Because of the nature of its premise, Ryman’s Club is in a rather unique niche among sports anime.  Simply put, we haven’t (at least to my knowledge) seen a series about corporate sports – office workers who put up with the drudgery of the job in order to play the game they love.  It could have chosen to ignore than aspect of the story, or portray it as merely an annoyance or even hellish.  But – very wisely I think, because it’s something far more people can relate to than being elite athletes – it’s been given virtually equal footing.
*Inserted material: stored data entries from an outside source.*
<file path="src/rtl/aes_round_sequencer.sv">
// aes_round_sequencer: iterative AES controller sequencing a shared single-round datapath over one 128-bit block
// Ports: in_valid/in_ready/in_data/in_decrypt accept a block; out_valid/out_ready/out_data return it;
// key_index/round_key address the external key store; dp_state/dp_decrypt/dp_final/dp_result drive
// the round datapath; busy and round_count report progress.
module aes_round_sequencer #(
  parameter int NUM_ROUNDS = 10
) (
  input  logic         clock,
  input  logic         reset,
  input  logic         in_valid,
  output logic         in_ready,
  input  logic [127:0] in_data,
  input  logic         in_decrypt,
  output logic         out_valid,
  input  logic         out_ready,
  output logic [127:0] out_data,
  output logic [3:0]   key_index,
  input  logic [127:0] round_key,
  output logic [127:0] dp_state,
  output logic         dp_decrypt,
  output logic         dp_final,
  input  logic [127:0] dp_result,
  output logic         busy,
  output logic [3:0]   round_count
);
  if (NUM_ROUNDS != 10 && NUM_ROUNDS != 12 && NUM_ROUNDS != 14) begin : g_bad_rounds
    $error("aes_round_sequencer: NUM_ROUNDS must be 10, 12 or 14");
  end
  localparam logic [3:0] NR = 4'(NUM_ROUNDS);
  typedef enum logic [1:0] {IDLE, ROUND, DONE} fsm_t;
  fsm_t fsm, fsm_next;
  logic [127:0] state_reg, state_next;
  logic dir_reg, dir_next;
  logic [3:0] round_reg, round_next;
  logic in_round, last;
  assign in_round = fsm == ROUND;
  assign last = round_reg == NR;
  assign in_ready = fsm == IDLE;
  assign busy = fsm != IDLE;
  assign out_valid = fsm == DONE;
  assign out_data = out_valid ? state_reg : '0;
  assign dp_state = in_round ? state_reg : '0;
  assign dp_decrypt = in_round & dir_reg;
  assign dp_final = in_round & last;
  assign round_count = in_round ? round_reg : 4'd0;
  // In IDLE the index follows in_decrypt so the whitening key is present at acceptance;
  // decryption walks the schedule from Nr down to 0.
  assign key_index = in_ready ? (in_decrypt ? NR : 4'd0)
                   : in_round ? (dir_reg ? NR - round_reg : round_reg) : 4'd0;
  always_comb begin
    fsm_next = fsm;
    state_next = state_reg;
    dir_next = dir_reg;
    round_next = round_reg;
    case (fsm)
      IDLE: if (in_valid) begin
        fsm_next = ROUND;
        state_next = in_data ^ round_key;
        dir_next = in_decrypt;
        round_next = 4'd1;
      end
      ROUND: begin
        state_next = dp_result;
        fsm_next = last ? DONE : ROUND;
        round_next = last ? round_reg : round_reg + 4'd1;
      end
      DONE: if (out_ready) begin
        fsm_next = IDLE;
        round_next = 4'd0;
      end
      default: fsm_next = IDLE;
    endcase
  end
  always_ff @(posedge clock or posedge reset) begin
    if (reset) begin
      fsm <= IDLE;
      state_reg <= '0;
      dir_reg <= 1'b0;
      round_reg <= 4'd0;
    end else begin
      fsm <= fsm_next;
      state_reg <= state_next;
      dir_reg <= dir_next;
      round_reg <= round_next;
    end
  end
endmodule
</file>
<file path="config.mk">
export PLATFORM = sky130hd
export DESIGN_NAME = aes_round_sequencer
export DESIGN_NICKNAME = d
export VERILOG_FILES = /design/src/rtl/aes_round_sequencer.sv
export SDC_FILE = /design/constraint.sdc
export NUM_CORES = 1
export LEC_CHECK = 0
export ABC_AREA = 1
export BUFFER_PORTS_ARGS = -buffer_cell sky130_fd_sc_hd__buf_2
export CORE_AREA = 2 2 259 261
export DETAILED_ROUTE_END_ITERATION = 6
export DIE_AREA = 0 0 261 263
export GPL_TIMING_DRIVEN = 1
export PLACE_DENSITY = 0.49
export SYNTH_ARGS = -nofsm -noshare
export SYNTH_HDL_FRONTEND = slang
export SYNTH_SLANG_ARGS = --single-unit
export TNS_END_PERCENT = 1
</file>
<file path="constraint.sdc">
create_clock -name clock -period 4.3 [get_ports clock]
set_clock_uncertainty 0.05 [all_clocks]
set_input_delay 0.215 -clock clock [delete_from_list [all_inputs] [get_ports clock]]
set_output_delay 0.215 -clock clock [all_outputs]
set_load 0.005 [all_outputs]
</file>
==> flow_metrics.tcl <==
set metrics [dict create \
    drt-total-wl_mm 46.0 \
    path_cells "inv_1, ha_4, inv_4, buf_12, nand3_1, dlygate4sd3_1, a31oi_1, dlygate4sd3_1" \
    slowest_stage "dlygate4sd3_1" \
    clock-sinks 135 \
    crit_required_ns 4.66 \
    whs_path_depth 3 \
    ff2ff_setup_slack_ns 1.12 \
    dieArea_um2 68600 \
    p_leak_nw 11.6 \
    synth_top_area_cell "dfrtp_1" \
    crit_top_cell "dlygate4sd3_1" \
    path_clk_slew_ns 0.07 \
    chipHeight_um 263 \
    yosys.area.top_type_share 0.321 \
    worstHoldEndpoint "state_reg[109]" \
    finalSetupViolCount 0 \
    antenna_found_initial 6 \
    yosys-top-cells-area "dfrtp_1 32%, nand2_1 24%, inv_1 19%, a31oi_1 7.6%, nand3_1 6.3%" \
    firstDrtPassIters 5 \
    cellPowerDensity_nw_per_um2 532 \
    grt_pass1_wl_mm 69.2 \
    fin_nets 3093 \
    fillers 7501 \
    cp_num_buf_inv 5 \
    period_needed_ns 3.18 \
    rsz0062_at_grt "no" \
    clockBufferDepth 2 \
    maxCapViolCount 0 \
    fin_cells 3582 \
    ctsHtreeMaxLevel 4 \
    timing.fmax_mhz 315 \
    hold_violations 0 \
    layout_commonest_cell "nand2_1" \
    syn_area_per_cell_um2 5.72 \
    holdCritPathClass "input pin to flop" \
    place_congestion 0.866 \
    critPathMaxStageDelay_ns 0.59 \
    synth_ff_type "dfrtp_1" \
    slew_violations 0 \
    reg2reg_depth 8 \
    r2r-end "state_reg[5]" \
    synthArstFlopShare 1.00 \
    hold_start "dp_result[109]" \
    grt_max_degree 128 \
    fp.dieW_um 261 \
    dpl.cell_count 3288 \
    crit_arrival_ns 3.54 \
    area_delta_synth_final_pct 68.9 \
    post_drt_wl_per_cell_um 12.9 \
    initial_core_util 0.160 \
    syn_inst 1841 \
    cts_tree "done" \
    synth_fp_nets 2235 \
    seq_area_frac_synth 0.321 \
    crit_fanout 71 \
    cts_resized 0 \
    start_kind "flop" \
    path_class "flop to flop" \
    first_global_vias 12700 \
    cts_root_buf "clkbuf_16" \
    dp_hpwl_mm 34.9 \
    cp_top_family "buffers and inverters" \
    coreArea_um2 65600 \
    insertion_delay_ns 0.46 \
    row_count 94 \
    synth_cell_types 19 \
    worstMarginPinSlew_ns 0.769 \
    ir_drop_uv 315 \
    boundaryPins 658 \
    drc 0 \
    synth_edf_count 0 \
    largest_reg_flops 128 \
    gr-total-overflow 0 \
    utilization 0.271 \
    netlist_area_um2 10500 \
    vias 13700 \
    cts_buffers 17 \
    io_buffers 657 \
    drtIter0Drc 619 \
    end_kind "flop" \
    synth_seq_cells 135 \
    drive_gt1_frac 0.261 \
    detail-route-antenna-nets 0 \
    yosys_warnings 0 \
    status "finished, final reports clean" \
    r2r_start "fsm[1]" \
    vias_per_cell 3.83 \
    fin_tns_setup_ns 0 \
    post-route-period-util 0.739 \
    grt.total_usage 0.130 \
    most-common-layout-cells "671 x nand2_1, 657 x buf_2, 529 x inv_1, 256 x dlygate4sd3_1, 135 x dfrtp_1" \
    relSlewSlack 0.488 \
]
-- synthesized netlist by cell type, types with 2 or more instances --
master and count:
ha_1 5, clkbuf_1 19, dfrtp_1 135, nor2_1 134
buf_6 8, a21oi_1 2, buf_4 19, nand3_1 133
nand4_1 3, nand2_2 2, a31oi_1 128, buf_2 40
inv_1 531, nand2_1 671, o21ai_0 7
-- routing by layer --
layer,global-route usage,share of wire
met1,0.150,0.41
met2,0.228,0.50
met3,0.0335,0.066
met4,0.0498,0.025
met5,0,0.00022
-- where the power goes --
part / internal [W] / leakage [nW] / switching [W]
clock network: 0.000869 / 0.281 / 0.000696
registers: 0.00194 / 1.55 / 0.000724
logic: 0.00267 / 9.72 / 0.00257
total: 0.00547 / 11.6 / 0.00399
-- kinds of logic after synthesis --
logic type,synth area share
buffers and inverters,0.238
DFF,0.321
xor gates and xnor gates,0.000832
AOI/OAI and AO/OA,0.0810
adders and majority gates,0.00594
and+or+nand+nor,0.354
-- stage by stage --
stage          total power (W)  instance area, um2  setup slack [ns]  hold slack (ns)
3_5_place_dp           0.00679               14600              1.91            0.342
6_report               0.00946               17800              1.12           0.0407
3_3_place_gp           0.00676               14600              2.02            0.337
4_1_cts                0.00959               17800              1.13         0.000424
5_1_grt                 0.0103               17800             0.907           0.0154
2_1_floorplan          0.00501               10500             0.424            0.315
-- worst register-to-register path, cell delays in order (launching register included) --
cell and delay [ns]:
dfrtp_1 0.41, inv_1 0.11, ha_4 0.26, inv_4 0.41, buf_12 0.34, nand3_1 0.27
dlygate4sd3_1 0.59, a31oi_1 0.13, dlygate4sd3_1 0.56
-- how the worst max path moves through the flow --
| stage | startpoint | end | slack (ns) | cells past startpoint |
|---|---|---|---|---|
| 6_report | fsm[1] | state_reg[5] | 1.12 | 8 |
| 4_1_cts | fsm[1] | state_reg[5] | 1.13 | 8 |
| 2_1_floorplan | reset | dir_reg | 0.42 | 1 |
| 3_3_place_gp | fsm[0] | state_reg[107] | 2.02 | 7 |
| 3_5_place_dp | fsm[0] | state_reg[113] | 1.91 | 7 |
| 5_1_grt | fsm[1] | state_reg[91] | 0.91 | 8 |
-- cell type report --
| class | count | area [um2] | area share |
|---|---|---|---|
| Clock buffer | 18 | 429 | 0.0241 |
| Multi-Input combinational cell | 1088 | 4690 | 0.264 |
| Antenna cell | 6 | 15.0 | 0.000844 |
| Inverter | 532 | 2000 | 0.113 |
| Sequential cell | 135 | 3380 | 0.190 |
| Tap cell | 864 | 1080 | 0.0608 |
| Timing Repair Buffer | 925 | 6030 | 0.339 |
| Clock inverter | 14 | 164 | 0.00921 |
-- timing repair --
item                                   4_1_cts  5_1_grt
endpoints found under the hold margin      199        0
setup buffers                                0        0
hold buffers                               256        0
(Power assumes the default switching activity.)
As a result of that, after a sports-only episode we can get a business-only one.  And in the middle of the big tournament, no less.  It’s amusingly exciting, too – the whole presentation/tasting drama is played very much in sports anime style.  There’s a quite deliberate parallel being drawn here between on the court dynamic and off – teamwork and mutual trust is critical here.  As kids (this seems to transcend cultures) we’re told that the lessons we learn in sports can benefit us in “real” life.  Because real life for these dudes is both what your gym teacher was talking about and actual sports, they live out that old saw in particularly interesting fashion.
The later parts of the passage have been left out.